Date of birth: 01.04.1894
Date of death: 28.07.1916
Regiment: Northumberland Fusiliers
Family information: Son of John Henry and Elizabeth Savage nee Walker
Service number: 18962
John enlisted in March 1915 at Pontefract into the Northumberland Fusiliers, at the same time that 16 other men from Bagley’s also joined. Training was in the Northumberland area.
He served with the 12th Battalion Northumberland Fusiliers. The Battalion went to France as part of the 21st Division. This Division of Kitchener’s Army was sent out to take part in the Loos Offensive. The main body sailed from Folkstone on 15th September, equipment went with the Battalion Transport and sailed from Southampton.
The Battalion landed in France 20th September and over the next 5 days marched towards Loos. By the time they arrived they were ill- prepared and tired. The Battle began on 25th September and the 21st Division were in reserve. When they were called forward on 26th September it was to the attack on the German stronghold on Hill 70. The attack failed and there were many casualties. The 12th Battalion recorded 24 Officers and 450 other ranks killed wounded or missing.
John was part of the draft sent out to refill the numbers, arriving and serving from 12th October. The Battalion spent the winter of 1915/1916 in Houplines, a suburb of Armentiers, training and in support to the Front Line.
In the Somme offensive of 1916 the Battalion were in the Fricourt Area. They were part of the 62nd Brigade of the 11th Division. On 1st July the Battalion were the support to 10th Yorkshire Regiment (The Green Howards) led by Major S W Louden-Shand, who was awarded a posthumous Victoria Cross for his actions on that day.

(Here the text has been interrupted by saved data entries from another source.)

Source: an optimization exercise on an open RTL-to-GDS flow (aim: small area and few clock cycles). Production flows keep margins and buffers that such runs may drop.
The RTL was checked by simulation tests, not by an equivalence proof against the original design.
No activity file was given, so power comes from the tool's default toggle rates.

## flow/design.v (module list and top-level ports; edited modules follow where they fit)
// module lifx_registry: 458 lines
// module lifx_assembler: 1108 lines
// module lifx_oai22: 6 lines
// module lifx_nor: 6 lines
// module lifx_nand: 6 lines
// module lifx_control: 1187 lines
// module lifx_g_a211oi_1: 5 lines
// module lifx_g_a21boi_0: 5 lines
// module lifx_g_a21o_2: 5 lines
// module lifx_g_a21oi_1: 5 lines
// module lifx_g_a22o_2: 5 lines
// module lifx_g_a22oi_1: 5 lines
// module lifx_g_a31oi_1: 5 lines
// module lifx_g_a32o_1: 5 lines
// module lifx_g_a32oi_1: 5 lines
// module lifx_g_clkinv_1: 5 lines
// module lifx_g_nand2_1: 5 lines
// module lifx_g_nand3_1: 5 lines
// module lifx_g_nand3b_1: 5 lines
// module lifx_g_nand4_1: 5 lines
// module lifx_g_nor2_1: 5 lines
// module lifx_g_nor3_1: 5 lines
// module lifx_g_nor4_1: 5 lines
// module lifx_g_o211ai_1: 5 lines
// module lifx_g_o21a_1: 5 lines
// module lifx_g_o21ai_0: 5 lines
// module lifx_g_o21bai_1: 5 lines
// module lifx_g_o22ai_1: 5 lines
// module lifx_g_o31ai_1: 5 lines
// module lifx_g_o32ai_1: 5 lines
// module lifx_g_xnor2_1: 5 lines
module lifx_assembler (
    input  wire         clk,
    input  wire         rst,
    input  wire         req_valid,
    output wire         req_ready,
    input  wire [11:0]  hdr_protocol,
    input  wire         hdr_addressable,
    input  wire         hdr_tagged,
    input  wire [1:0]   hdr_origin,
    input  wire [31:0]  hdr_source,
    input  wire [63:0]  hdr_target,
    input  wire [47:0]  hdr_site_id,
    input  wire         hdr_res_required,
    input  wire         hdr_ack_required,
    input  wire [7:0]   hdr_sequence,
    input  wire [63:0]  hdr_timestamp,
    input  wire [15:0]  pld_type,
    input  wire [511:0] pld_data,
    output wire         tx_valid,
    output wire         tx_last,
    output wire [7:0]   tx_data,
    input  wire         tx_ready,
    output wire         res_valid,
    output wire [3:0]   res_status
);
  // ...
==> flow/flow/run.sh <==
#!/bin/bash
# The standard layout (standard.sh), with these changes to how the layout
# is made:
#  - the port buffers are the smallest buffer cell (buf_1) instead of the cell
#    buffer_ports picks by default;
#  - before floorplanning, every combinational cell is given the smallest drive
#    strength of its function (flow/downsize.tcl); the flow's repair steps
#    size cells up again where timing, slew or load need it;
#  - power recovery (downsizing gates off the critical paths) after global
#    routing.
# Each ORFS step writes its full log under orfs/logs/; make's output goes to
# orfs_make.log.
set -euo pipefail
here=$(pwd)
bash standard.sh \
  'BUFFER_PORTS_ARGS=-buffer_cell sky130_fd_sc_hd__buf_1' \
  "PRE_FLOORPLAN_TCL=$here/flow/downsize.tcl" \
  RECOVER_POWER=100 \
  finish > orfs_make.log 2>&1
==> flow/flow/downsize.tcl <==
# Before floorplanning: give every combinational cell the smallest drive
# strength of its function (same cell name but for the _N size suffix), unless
# it drives more than 3 pins. The
# flow's own timing and design repair size cells up again where needed.
set ds_count 0
set ds_saved 0.0
foreach inst [get_cells *] {
  set lc [get_lib_cells -of_objects $inst]
  set name [get_name $lc]
  if {![regexp {^(sky130_fd_sc_hd__[a-z0-9]+)_([0-9]+)$} $name -> base size]} { continue }
  if {[regexp {^sky130_fd_sc_hd__(df|edf|sdf|dl|sdl|einv|ebuf)} $base]} { continue }
  if {[regexp {^sky130_fd_sc_hd__(buf|clkbuf|clkdlybuf|dlygate|dlymetal|inv|clkinv|conb|lpflow|probe|diode|tap|fill|decap)} $base]} { continue }
  # keep cells that drive many pins at the size synthesis chose
  set loads 0
  foreach pin [get_pins -of_objects $inst -filter "direction == output"] {
    foreach net [get_nets -of_objects $pin] {
      incr loads [llength [get_pins -of_objects $net -filter "direction == input"]]
    }
  }
  if {$loads > 3} { continue }
  set best $lc
  set best_area [get_property $lc area]
  foreach cand [get_lib_cells ${base}_*] {
    set cn [get_name $cand]
    if {![regexp "^${base}_\[0-9\]+\$" $cn]} { continue }
    if {[get_property $cand dont_use]} { continue }
    set ca [get_property $cand area]
    if {$ca < $best_area} { set best $cand; set best_area $ca }
  }
  if {$best ne $lc} {
    set ds_saved [expr {$ds_saved + [get_property $lc area] - $best_area}]
    replace_cell $inst $best
    incr ds_count
  }
}
puts "downsize: replaced $ds_count cells, [format %.1f $ds_saved] um2 less"
==> flow/standard.sh <==
#!/bin/bash
# synth_recipe.tcl (not shown) runs the flow's synth.tcl, then flattens the netlist and writes it again
# the make line also repeats each setting of config.mk as NAME=value (left out here)
make -C /OpenROAD-flow-scripts/flow DESIGN_CONFIG=/design/flow/config.mk WORK_HOME=/design/flow/orfs CLKGATE_MAP_FILE= SYNTH_SCRIPT=/design/flow/synth_recipe.tcl "${@:-finish}"
==> flow/config.mk <==
export PLATFORM = sky130hd
export DESIGN_NAME = lifx_assembler
export DESIGN_NICKNAME = lifx_assembler
export VERILOG_FILES = /design/flow/design.v
export SDC_FILE = /design/flow/constraint.sdc
export NUM_CORES = 4
export LEC_CHECK = 0
export CAP_MARGIN = 35
export CORE_AREA = 5 5 275 275
export CTS_BUF_LIST = sky130_fd_sc_hd__clkbuf_2
export DIE_AREA = 0 0 280 280
export GPL_TIMING_DRIVEN = 0
export SLEW_MARGIN = 35
export SYNTH_HIERARCHICAL = 1
export SYNTH_MINIMUM_KEEP_SIZE = 0
==> flow/constraint.sdc <==
create_clock -name core_clock -period 8.0 [get_ports {clk}]
set_input_delay 1.6000 -clock core_clock [delete_from_list [all_inputs] [get_ports {clk}]]
set_output_delay 1.6000 -clock core_clock [all_outputs]
set_load 0.01 [all_outputs]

The 12th Northumberland Fusiliers were saved many casualties by the heroic efforts of The Green Howards. They were sent in later to relieve the exhausted 64th Brigade.

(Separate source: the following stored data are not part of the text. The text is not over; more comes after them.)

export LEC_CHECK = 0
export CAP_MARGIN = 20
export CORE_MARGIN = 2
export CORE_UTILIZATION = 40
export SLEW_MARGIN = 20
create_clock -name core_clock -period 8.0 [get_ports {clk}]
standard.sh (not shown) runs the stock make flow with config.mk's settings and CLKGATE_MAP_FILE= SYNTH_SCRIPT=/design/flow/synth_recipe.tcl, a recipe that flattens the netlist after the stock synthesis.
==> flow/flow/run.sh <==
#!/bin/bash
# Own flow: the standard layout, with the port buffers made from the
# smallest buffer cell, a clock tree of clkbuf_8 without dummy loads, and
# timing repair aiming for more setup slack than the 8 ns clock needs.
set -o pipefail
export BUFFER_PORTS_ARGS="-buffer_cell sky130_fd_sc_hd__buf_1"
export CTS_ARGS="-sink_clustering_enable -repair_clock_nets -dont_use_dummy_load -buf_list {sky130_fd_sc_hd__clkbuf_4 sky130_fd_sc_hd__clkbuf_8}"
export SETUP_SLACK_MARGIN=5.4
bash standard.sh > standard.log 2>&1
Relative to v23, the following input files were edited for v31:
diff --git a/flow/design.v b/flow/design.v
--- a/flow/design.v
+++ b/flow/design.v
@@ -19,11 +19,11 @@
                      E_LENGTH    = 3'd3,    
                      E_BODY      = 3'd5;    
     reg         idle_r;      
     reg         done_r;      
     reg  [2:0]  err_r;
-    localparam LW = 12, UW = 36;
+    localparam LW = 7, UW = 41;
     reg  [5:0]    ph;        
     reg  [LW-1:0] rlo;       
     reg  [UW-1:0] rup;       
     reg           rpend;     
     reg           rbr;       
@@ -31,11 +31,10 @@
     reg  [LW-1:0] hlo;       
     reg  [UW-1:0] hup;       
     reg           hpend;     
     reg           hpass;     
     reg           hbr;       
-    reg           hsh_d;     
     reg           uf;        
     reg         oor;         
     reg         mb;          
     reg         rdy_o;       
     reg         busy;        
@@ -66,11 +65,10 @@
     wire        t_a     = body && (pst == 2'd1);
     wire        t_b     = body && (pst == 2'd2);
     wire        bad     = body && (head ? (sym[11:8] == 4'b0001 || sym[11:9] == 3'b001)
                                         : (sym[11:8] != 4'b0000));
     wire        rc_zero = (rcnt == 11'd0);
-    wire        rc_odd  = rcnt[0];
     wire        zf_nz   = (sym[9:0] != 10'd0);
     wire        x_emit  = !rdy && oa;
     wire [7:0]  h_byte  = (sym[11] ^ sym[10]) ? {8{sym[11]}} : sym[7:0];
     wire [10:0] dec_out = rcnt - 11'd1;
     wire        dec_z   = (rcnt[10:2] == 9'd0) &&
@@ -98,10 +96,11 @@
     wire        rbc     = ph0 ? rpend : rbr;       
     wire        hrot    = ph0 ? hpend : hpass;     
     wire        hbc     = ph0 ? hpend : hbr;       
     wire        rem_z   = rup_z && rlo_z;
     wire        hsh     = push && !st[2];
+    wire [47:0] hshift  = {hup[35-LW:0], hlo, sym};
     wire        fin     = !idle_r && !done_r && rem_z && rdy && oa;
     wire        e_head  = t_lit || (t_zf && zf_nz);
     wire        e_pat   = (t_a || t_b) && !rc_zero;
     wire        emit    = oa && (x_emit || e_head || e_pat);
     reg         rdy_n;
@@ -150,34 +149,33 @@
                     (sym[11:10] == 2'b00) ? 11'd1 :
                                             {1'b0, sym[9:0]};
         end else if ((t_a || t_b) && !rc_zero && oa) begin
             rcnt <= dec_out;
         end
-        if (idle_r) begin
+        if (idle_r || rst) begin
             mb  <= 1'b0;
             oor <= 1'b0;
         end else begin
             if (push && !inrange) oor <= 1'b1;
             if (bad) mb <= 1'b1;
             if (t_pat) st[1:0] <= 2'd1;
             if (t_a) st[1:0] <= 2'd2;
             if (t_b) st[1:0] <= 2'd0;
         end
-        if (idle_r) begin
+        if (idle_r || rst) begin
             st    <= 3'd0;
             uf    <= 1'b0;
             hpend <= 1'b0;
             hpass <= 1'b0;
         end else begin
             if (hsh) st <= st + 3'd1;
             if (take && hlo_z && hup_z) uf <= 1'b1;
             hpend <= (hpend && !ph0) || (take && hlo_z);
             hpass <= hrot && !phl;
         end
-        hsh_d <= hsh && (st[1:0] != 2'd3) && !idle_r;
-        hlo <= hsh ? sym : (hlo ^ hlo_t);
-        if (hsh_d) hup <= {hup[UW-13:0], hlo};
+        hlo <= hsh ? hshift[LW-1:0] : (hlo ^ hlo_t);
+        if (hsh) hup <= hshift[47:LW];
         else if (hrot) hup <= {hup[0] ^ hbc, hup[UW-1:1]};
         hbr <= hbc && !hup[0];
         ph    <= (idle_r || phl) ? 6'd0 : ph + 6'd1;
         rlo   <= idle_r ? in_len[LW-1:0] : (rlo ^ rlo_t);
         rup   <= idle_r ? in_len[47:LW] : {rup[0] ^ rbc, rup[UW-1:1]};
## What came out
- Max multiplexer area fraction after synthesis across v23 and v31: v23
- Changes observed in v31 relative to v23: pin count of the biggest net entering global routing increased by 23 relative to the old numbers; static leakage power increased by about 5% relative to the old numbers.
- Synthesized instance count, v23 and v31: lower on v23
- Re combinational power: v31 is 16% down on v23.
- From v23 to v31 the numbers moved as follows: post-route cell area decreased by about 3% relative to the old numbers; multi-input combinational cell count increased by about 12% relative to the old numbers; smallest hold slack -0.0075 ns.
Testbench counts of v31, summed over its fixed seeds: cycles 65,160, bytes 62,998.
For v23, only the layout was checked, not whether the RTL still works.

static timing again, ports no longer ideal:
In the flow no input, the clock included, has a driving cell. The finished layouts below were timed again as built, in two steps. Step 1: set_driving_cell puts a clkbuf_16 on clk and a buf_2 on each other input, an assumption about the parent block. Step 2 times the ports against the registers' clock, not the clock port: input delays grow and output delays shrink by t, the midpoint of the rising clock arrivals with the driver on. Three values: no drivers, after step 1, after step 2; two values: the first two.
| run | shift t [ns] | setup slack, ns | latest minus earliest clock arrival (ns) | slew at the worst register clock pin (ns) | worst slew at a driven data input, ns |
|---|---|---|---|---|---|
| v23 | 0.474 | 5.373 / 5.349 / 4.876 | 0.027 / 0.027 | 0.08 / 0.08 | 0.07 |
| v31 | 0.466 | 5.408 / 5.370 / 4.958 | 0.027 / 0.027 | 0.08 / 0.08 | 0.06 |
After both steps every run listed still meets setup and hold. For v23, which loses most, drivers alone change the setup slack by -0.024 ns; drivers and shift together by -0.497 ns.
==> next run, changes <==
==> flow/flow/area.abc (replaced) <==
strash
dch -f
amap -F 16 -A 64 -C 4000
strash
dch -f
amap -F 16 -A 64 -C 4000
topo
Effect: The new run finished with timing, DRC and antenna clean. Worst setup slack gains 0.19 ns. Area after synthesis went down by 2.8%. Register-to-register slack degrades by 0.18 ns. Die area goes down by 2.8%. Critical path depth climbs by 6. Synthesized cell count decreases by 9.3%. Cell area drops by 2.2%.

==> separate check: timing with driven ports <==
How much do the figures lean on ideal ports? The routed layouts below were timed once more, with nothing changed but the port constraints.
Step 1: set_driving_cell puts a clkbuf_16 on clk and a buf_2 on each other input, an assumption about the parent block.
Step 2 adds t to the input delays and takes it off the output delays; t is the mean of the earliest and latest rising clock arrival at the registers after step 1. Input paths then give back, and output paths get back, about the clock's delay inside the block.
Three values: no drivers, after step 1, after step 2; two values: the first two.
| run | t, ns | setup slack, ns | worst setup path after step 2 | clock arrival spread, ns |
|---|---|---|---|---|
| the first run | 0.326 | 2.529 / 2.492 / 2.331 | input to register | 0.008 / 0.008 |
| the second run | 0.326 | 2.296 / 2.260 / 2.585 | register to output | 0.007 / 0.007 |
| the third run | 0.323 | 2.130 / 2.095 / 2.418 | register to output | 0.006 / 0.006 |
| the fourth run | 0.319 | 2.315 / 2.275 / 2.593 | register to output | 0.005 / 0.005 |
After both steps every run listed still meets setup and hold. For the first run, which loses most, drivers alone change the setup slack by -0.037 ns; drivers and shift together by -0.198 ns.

On 2nd July they were tasked with mopping up areas around a group of small woods, particularly Shelter Wood. The German machine guns replied from the sheltered positions in the several small woods around. It is likely that John was wounded here. He was sent back to England via Casualty Clearing Station and Base Hospital. In London he was treated for gunshot wounds to the head in The King George Hospital. His brother George was able to visit him before he died 28th July. He was given a Military Funeral at home.
John was buried in Knottingley Cemetery in the grave of his parents John Henry and Elizabeth. In later years the ashes of his sister Annie were added.
The headstone has a mistake. The date should read 28th July 1916 instead of 1918.
John would have been awarded the 1914-1915 Star, The British War Medal and The Victory Medal. The Victory Medal is the only one the family have. Perhaps the other two are somewhere in Knottingley!
Other casualties from Knottingley in the 12th Northumberland Fusiliers in this action were:-
Pte Charles Wright died 3rd July 1916, and is remembered on The Thiepval Memorial
Pte William Munsford Mason died 19th July 1916 in Hospital at Abbeville from wounds suffered at the same time.
Perhaps these Knottingley men, along with others who survived and continued to serve, were near or next to each other in the early days of July.